I highly recommend Aishah. She surprised me every week with her numerous strategies and she gave me just what I needed. She understood me well in such a short time and knew what I needed to hear. I was very confused as I had suffered a lot of traumas during my life and had never made sense of them. Aishah pointed out things that were hard to hear, but I knew were accurate. She is very professional and honest and now I am on the road of recovery. After only 6 sessions I feel that she has empowered me with the tools that I need to improve on myself, realising the purpose of the traumas, seeing the blessings within them and letting go. I now know what I need to do to become a better person. She recommended books that have been invaluable too. May Allah reward her abundantly Ameen.

Andrea Longley


Bismallah the most compassionate the most Merciful God… Working with Ayeisha was actually an answer for years of prayers and Subhan Allah it strengthens my faith about answering our Duaa in terms of how , when , where …etc.
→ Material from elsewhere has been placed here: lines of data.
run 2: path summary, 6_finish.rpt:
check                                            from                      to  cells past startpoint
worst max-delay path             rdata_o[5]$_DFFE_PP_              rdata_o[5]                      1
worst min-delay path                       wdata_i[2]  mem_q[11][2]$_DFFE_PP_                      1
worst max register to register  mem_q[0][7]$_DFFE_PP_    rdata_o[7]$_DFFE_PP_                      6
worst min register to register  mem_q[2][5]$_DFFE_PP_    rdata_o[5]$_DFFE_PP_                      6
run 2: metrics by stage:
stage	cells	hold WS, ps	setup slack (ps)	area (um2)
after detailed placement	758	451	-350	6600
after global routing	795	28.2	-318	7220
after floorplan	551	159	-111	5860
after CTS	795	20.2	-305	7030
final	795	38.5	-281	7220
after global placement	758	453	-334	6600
**src/elh_pkg.sv**
```systemverilog
`timescale 1ns / 1ps

package elh_pkg;

    localparam int unsigned TRACKED_VECTORS_DEF = 10;
    localparam int unsigned HIST_VECTORS        = 16;
    localparam int unsigned ZONES               = 4;

    localparam int unsigned OP_W      = 2;
    localparam int unsigned VEC_W     = 8;
    localparam int unsigned TS_W      = 64;
    localparam int unsigned CNT_W     = 64;
    localparam int unsigned LIMIT_W   = 32;
    localparam int unsigned ZONE_W    = $clog2(ZONES);
    localparam int unsigned CFG_IDX_W = 2;

    localparam int unsigned HIST_IDX_W = $clog2(HIST_VECTORS);
    localparam int unsigned CNT_DEPTH  = HIST_VECTORS * ZONES;
    localparam int unsigned CNT_AW     = $clog2(CNT_DEPTH);

    localparam logic [OP_W-1:0] OP_RAISE = 2'd0;
    localparam logic [OP_W-1:0] OP_ENTRY = 2'd1;
    localparam logic [OP_W-1:0] OP_READ  = 2'd2;

    localparam logic [CFG_IDX_W-1:0] CFG_ZONE0_LIMIT = 2'd0;
    localparam logic [CFG_IDX_W-1:0] CFG_ZONE1_LIMIT = 2'd1;
    localparam logic [CFG_IDX_W-1:0] CFG_ZONE2_LIMIT = 2'd2;

    localparam logic [LIMIT_W-1:0] LIMIT0_RESET = 32'd10000;
    localparam logic [LIMIT_W-1:0] LIMIT1_RESET = 32'd100000;
    localparam logic [LIMIT_W-1:0] LIMIT2_RESET = 32'd1000000;

    localparam logic [ZONE_W-1:0] ZONE_0 = 2'd0;
    localparam logic [ZONE_W-1:0] ZONE_1 = 2'd1;
    localparam logic [ZONE_W-1:0] ZONE_2 = 2'd2;
    localparam logic [ZONE_W-1:0] ZONE_3 = 2'd3;

    localparam logic RESULT_ZONE  = 1'b0;
    localparam logic RESULT_COUNT = 1'b1;

    typedef struct packed {
        logic capture;
        logic ts_wr;
        logic ts_rd;
        logic lat_load;
        logic cnt_rd_read;
        logic cnt_rd_classify;
        logic cnt_wr;
        logic out_load;
    } t_dp_cmd;

    typedef struct packed {
        logic [OP_W-1:0] op;
        logic            tracked;
        logic            out_free;
    } t_dp_status;

endpackage

```
**src/elh_controller.sv**
```systemverilog
`timescale 1ns / 1ps

module elh_controller (
    input  logic                i_clk,
    input  logic                i_rst_n,
    input  logic                i_valid,
    output logic                o_ready,
    input  elh_pkg::t_dp_status i_status,
    output elh_pkg::t_dp_cmd    o_cmd
);
    import elh_pkg::*;

    typedef enum logic [2:0] {
        ST_IDLE,
        ST_DECODE,
        ST_LATENCY,
        ST_CLASSIFY,
        ST_UPDATE,
        ST_EMIT
    } t_state;

    t_state r_state;
    t_state n_state;

    assign o_ready = (r_state == ST_IDLE);

    always_comb begin
        n_state = r_state;
        o_cmd   = '0;
        case (r_state)
            ST_IDLE: begin
                if (i_valid) begin
                    o_cmd.capture = 1'b1;
                    n_state       = ST_DECODE;
                end
            end
            ST_DECODE: begin
                case (i_status.op)
                    OP_RAISE: begin
                        o_cmd.ts_wr = i_status.tracked;
                        n_state     = ST_IDLE;
                    end
                    OP_ENTRY: begin
                        if (i_status.tracked) begin
                            o_cmd.ts_rd = 1'b1;
                            n_state     = ST_LATENCY;
                        end else begin
                            n_state = ST_IDLE;
                        end
                    end
                    OP_READ: begin
                        o_cmd.cnt_rd_read = 1'b1;
                        n_state           = ST_EMIT;
                    end
                    default: begin
                        n_state = ST_IDLE;
                    end
                endcase
            end
            ST_LATENCY: begin
                o_cmd.lat_load = 1'b1;
                n_state        = ST_CLASSIFY;
            end
            ST_CLASSIFY: begin
                o_cmd.cnt_rd_classify = 1'b1;
                n_state               = ST_UPDATE;
            end
            ST_UPDATE: begin
                o_cmd.cnt_wr = 1'b1;
                n_state      = ST_EMIT;
            end
            ST_EMIT: begin
                if (i_status.out_free) begin
                    o_cmd.out_load = 1'b1;
                    n_state        = ST_IDLE;
                end
            end
            default: begin
                n_state = ST_IDLE;
            end
        endcase
    end

    always_ff @(posedge i_clk) begin
        if (!i_rst_n) begin
            r_state <= ST_IDLE;
        end else begin
            r_state <= n_state;
        end
    end

`ifndef ASSERT_OFF
    a_capture_to_decode: assert property (@(posedge i_clk) disable iff (!i_rst_n)
        o_cmd.capture |=> r_state == ST_DECODE)
        else $error("item capture not followed by decode");

    a_one_mem_op: assert property (@(posedge i_clk) disable iff (!i_rst_n)
        $onehot0({o_cmd.ts_wr, o_cmd.ts_rd, o_cmd.cnt_rd_read,
                  o_cmd.cnt_rd_classify, o_cmd.cnt_wr}))
        else $error("more than one memory access in a cycle");

    a_wr_after_rd: assert property (@(posedge i_clk) disable iff (!i_rst_n)
        o_cmd.cnt_wr |-> $past(o_cmd.cnt_rd_classify))
        else $error("counter write without preceding counter read");

    a_load_when_free: assert property (@(posedge i_clk) disable iff (!i_rst_n)
        o_cmd.out_load |-> i_status.out_free)
        else $error("output register overwritten while occupied");
`endif

endmodule

```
But , I wish I have known her Ages ago. Being a councelling customer for nearly an year with Ayeisha now and seeing the dramatic changes of my mental , emotional and spiritual wellbeing the time arrived to deal with my physical health issues as they are all strongly connected… Subhan Allah being a doctor myself I couldn’t achieve healing and all of my career was about fixing disease and controlling the chronic illnesses and never aims for cure. Then under the guidance of my lovely Ayeisha my life has completely changed.. I really couldn’t believe that all of these improvements happened only over three weeks with small little steps every day until I achieved healing using the principles of Sunnah Wellness

Dr Mayada Abdelrahim


Ayishah is very experienced and knowledgeable therapist. Ayishah is one of the best therapists that I came across. Her knowledge about both psychology and Islamic healing is great. She has holistic approach to managing her patients. I’m very grateful to Allah that I came across her.I will remember you EnshAllah strongly in my Duaa Ayishah

I’m very very grateful to Allah that he put you in my path. Your sincerity, cleverness and ability to see beyond is inspiring MashAllah. May Allah increase you with abundance in your health, wealth, family and knowledge and May Allah reward you with the highest rank in Jannah yarab!

Dr Fatima Eltoum


Ayishah you said everything I felt, but the amount of effort research you have put in to help yourself then others mashaa ALLAH to that and may ALLAH AZAWAJAL reward you immensely and yes ALLAH AZAWAJAL does put help our way if its meant to be as I purchased your book without knowing of your fb page and called you without watching your videos subhan ALLAH it was my Lord ALLAH AZAWAJAL who bought you My way through Google mashaa ALLAH which I do shukar for and make dua for you also x

Shameen Naqshbandi Iqbal



Thank you for yesterday's session which I found highly effective and powerful.

I am finding self discovery not only enlightening but very comforting as well. I think if I am able to work with and improve some of the weaknesses and diseases of the heart that accompanies my choleric temperament I am confident that I shall be able to reach new heights with my marriage, personal and professional relationships.

Sasta Ullaha


Ayishah Your ability to SEE is astounding. The way you help people see themselves. It's really special.I already know I won't find what you offer anywhere.In the end noting will match up. I just know. Your course has been so beneficial and life changing for me I've literally gone without food to do it :) When I made Hajj. I wrote in my Duas:

Ya Rabb there must be an easier way to eat. Show me it! I actually prayed ya Rabb show me a way to feed this man easier food.... I didn't know the answer would be sending me you. Clean eating is healing. Fasting is healing. I'm not there yet. But inshaAllah I'm on the road.